What I will discuss here is how I implemented a system that is perfect for my needs. I won’t really suggest modifications or alternatives, though I welcome such thoughts in the comments.

Still, a few limitations are worth noting:

  1. As it stands, this doesn’t address multiple calendars; I have only one that I check with any frequency
  2. I use 24-hour time, because I don’t care enough to convert to 12-hour; if you do, please post your changes.
  3. At this point, the launchd command fails if I go without an Internet connection for more than 10 minutes or so (which causes the curl command to fail). I can restart it easily enough, and I usually have a connection. But, consider this fair warning, and give us a comment if you have any ideas.
  4. As I’m not an expert in any of this, really, I don’t know how portable my solution is, nor how efficiently my code is written. Comments are welcome.

Otherwise, happy reading.


Using curl to Get the Data

First, create a plain text file in your user directory. Open a new terminal window, and type
pico .gcalfeed.xml

Then type Ctrl-O, then the enter key. Finally, type Ctrl-X to exit pico.
I use the following curl command to retrieve my calendar’s private feed from Google. Note that the lines are broken artificially; otherwise you’d have a wicked horizontal scroll bar right now.

/usr/bin/curl -f -s
http://www.google.com/calendar/feeds
/[your.gmail.username]%40gmail.com/
[your-private-calendar-feed]/full
-o /Users/[your-OS-X-user-directory]/.gcalfeed.xml

First, note that I specify the full path to curl, which will become necessary once we’re using launchd to run it. The -f flag makes the command fail silently (for example, if I have no Internet connection). The -s flag keeps curl’s bulky status meters out of my system logs.

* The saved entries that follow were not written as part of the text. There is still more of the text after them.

==> src/rtl/exec_monitor.sv <==
// Retire-stream execution monitor: saturating per-class instruction counters,
// halt detection and a no-retire watchdog for the RISC-V cores.
module exec_monitor #(
    parameter int unsigned XLEN      = 64,
    parameter int unsigned CNT_W     = 32,
    parameter int unsigned TIMEOUT   = 4096,
    parameter logic [31:0] HALT_INSN = 32'h0
) (
    input  logic             clk,
    input  logic             reset_n,
    input  logic             start,
    input  logic             clear,
    input  logic             instr_valid,
    input  logic [31:0]      instruction,
    input  logic [XLEN-1:0]  pc,
    input  logic             branch_taken,
    output logic             busy,
    output logic             halted,
    output logic             timed_out,
    output logic             done,
    output logic [CNT_W-1:0] cycle_cnt,
    output logic [CNT_W-1:0] instr_cnt,
    output logic [CNT_W-1:0] alu_cnt,
    output logic [CNT_W-1:0] load_cnt,
    output logic [CNT_W-1:0] store_cnt,
    output logic [CNT_W-1:0] branch_cnt,
    output logic [CNT_W-1:0] taken_cnt,
    output logic [CNT_W-1:0] illegal_cnt,
    output logic [XLEN-1:0]  last_pc,
    output logic [XLEN-1:0]  halt_pc
);

    localparam int unsigned       WDOG_W    = $clog2(TIMEOUT + 1);
    localparam logic [CNT_W-1:0]  CNT_MAX   = '1;
    localparam logic [WDOG_W-1:0] WDOG_LAST = WDOG_W'(TIMEOUT - 1);

    typedef enum logic [1:0] {StIdle, StRun, StHalted, StTimeout} state_e;

    state_e state_q, state_d;

    logic [CNT_W-1:0]  cycle_q, instr_q, alu_q, load_q, store_q, branch_q, taken_q, illegal_q;
    logic [XLEN-1:0]   last_pc_q, halt_pc_q;
    logic [WDOG_W-1:0] wdog_q;
    logic              done_q;

    logic [6:0] opcode;
    logic       retire, is_halt, counted, zero;
    logic       is_alu, is_load, is_store, is_branch, is_illegal;

    function automatic logic [CNT_W-1:0] sat_inc(input logic [CNT_W-1:0] v);
        return (v == CNT_MAX) ? v : v + 1'b1;
    endfunction

    assign opcode     = instruction[6:0];
    assign is_alu     = (opcode == 7'b0110011) || (opcode == 7'b0010011);
    assign is_load    = (opcode == 7'b0000011);
    assign is_store   = (opcode == 7'b0100011);
    assign is_branch  = (opcode == 7'b1100011);
    assign is_illegal = !(is_alu || is_load || is_store || is_branch);

    assign retire  = (state_q == StRun) && instr_valid;
    assign is_halt = retire && (instruction == HALT_INSN);
    assign counted = retire && !is_halt;
    // Entering RUN or clearing wipes all statistics on the same edge.
    assign zero    = clear || ((state_d == StRun) && (state_q != StRun));

    always_ff @(posedge clk or negedge reset_n) begin
        if (!reset_n) begin
            state_q <= StIdle;
        end else begin
            state_q <= state_d;
        end
    end

    always_comb begin
        state_d = state_q;
        if (clear) begin
            state_d = StIdle;
        end else begin
            unique case (state_q)
                StIdle:    if (start) state_d = StRun;
                StRun: begin
                    if (is_halt) begin
                        state_d = StHalted;
                    end else if (!instr_valid && (wdog_q == WDOG_LAST)) begin
                        state_d = StTimeout;
                    end
                end
                StHalted:  if (start) state_d = StRun;
                StTimeout: if (start) state_d = StRun;
                default:   state_d = StIdle;
            endcase
        end
    end

    always_comb begin
        busy      = (state_q == StRun);
        halted    = (state_q == StHalted);
        timed_out = (state_q == StTimeout);
    end

    always_ff @(posedge clk or negedge reset_n) begin
        if (!reset_n) begin
            cycle_q   <= '0;
            instr_q   <= '0;
            alu_q     <= '0;
            load_q    <= '0;
            store_q   <= '0;
            branch_q  <= '0;
            taken_q   <= '0;
            illegal_q <= '0;
            last_pc_q <= '0;
            halt_pc_q <= '0;
            wdog_q    <= '0;
        end else if (zero) begin
            cycle_q   <= '0;
            instr_q   <= '0;
            alu_q     <= '0;
            load_q    <= '0;
            store_q   <= '0;
            branch_q  <= '0;
            taken_q   <= '0;
            illegal_q <= '0;
            last_pc_q <= '0;
            halt_pc_q <= '0;
            wdog_q    <= '0;
        end else begin
            if (state_q == StRun) begin
                cycle_q <= sat_inc(cycle_q);
                wdog_q  <= retire ? '0 : wdog_q + 1'b1;
            end
            if (counted) begin
                instr_q   <= sat_inc(instr_q);
                last_pc_q <= pc;
                if (is_alu)                    alu_q     <= sat_inc(alu_q);
                if (is_load)                   load_q    <= sat_inc(load_q);
                if (is_store)                  store_q   <= sat_inc(store_q);
                if (is_branch)                 branch_q  <= sat_inc(branch_q);
                if (is_branch && branch_taken) taken_q   <= sat_inc(taken_q);
                if (is_illegal)                illegal_q <= sat_inc(illegal_q);
            end
            if (is_halt) begin
                halt_pc_q <= pc;
            end
        end
    end

    always_ff @(posedge clk or negedge reset_n) begin
        if (!reset_n) begin
            done_q <= 1'b0;
        end else begin
            done_q <= (state_q == StRun) && ((state_d == StHalted) || (state_d == StTimeout));
        end
    end

    assign done        = done_q;
    assign cycle_cnt   = cycle_q;
    assign instr_cnt   = instr_q;
    assign alu_cnt     = alu_q;
    assign load_cnt    = load_q;
    assign store_cnt   = store_q;
    assign branch_cnt  = branch_q;
    assign taken_cnt   = taken_q;
    assign illegal_cnt = illegal_q;
    assign last_pc     = last_pc_q;
    assign halt_pc     = halt_pc_q;

endmodule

The next three lines are the URL, which you can retrieve in its entirety by going your calendar’s details page in Google Calendar. To grab the XML link for your Private Address, click the XML button in the Private Address section and copy the URL. Be sure you change the end of the URL from “/basic” to “/full” before you use it.

The last flag above, -o, tells curl to save the output to a file. Mine is in my OS X user directory to avoid permissions issues; it’s got a period at the front of its name so I don’t have to look at it all the time.

It’s worth trying all this from the OS X Terminal with your own information till you’re certain it works for you.

Using launchd to Run the curl command

I used Lingon to set this up, and that’s probably the easiest way for you, too. In Lingon, click the New button. Leave the “My Agents” radio button selected, and click the Create button. Click go to the Expert panel, select all, and paste in the XML below. (Don’t worry if the indentation doesn’t show up.)

UPDATE: Newer versions of Lingon don’t have the Expert panel. In that case, you can also create a text document with this XML at ~/Library/LaunchAgents/ (create the LaunchAgents folder if it doesn’t exist). Follow the com.devan.gcalfeed naming convention, but append “.plist” to the filename. Once you’re done, you’ll have to log out and back in, or restart.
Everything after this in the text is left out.